* [Activity] Find how many lines of the following entries contain "logic". Reply with the number alone.
-- Data for the task follows --
$ cat src/rtl/tpi_obs_cell.sv
module tpi_obs_cell (
    input  logic clk,
    input  logic rst_n,
    input  logic shift,
    input  logic node,
    input  logic scan_prev,
    output logic q
);

    logic d_sel;

    // input 0 = observed node, input 1 = previous stage
    always_comb begin
        d_sel = shift ? scan_prev : node;
    end

    always_ff @(posedge clk or negedge rst_n) begin
        if (!rst_n) begin
            q <= 1'b0;
        end else begin
            q <= d_sel;
        end
    end

endmodule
-- Data for the task concluded --
* [Solution for this exercise] 7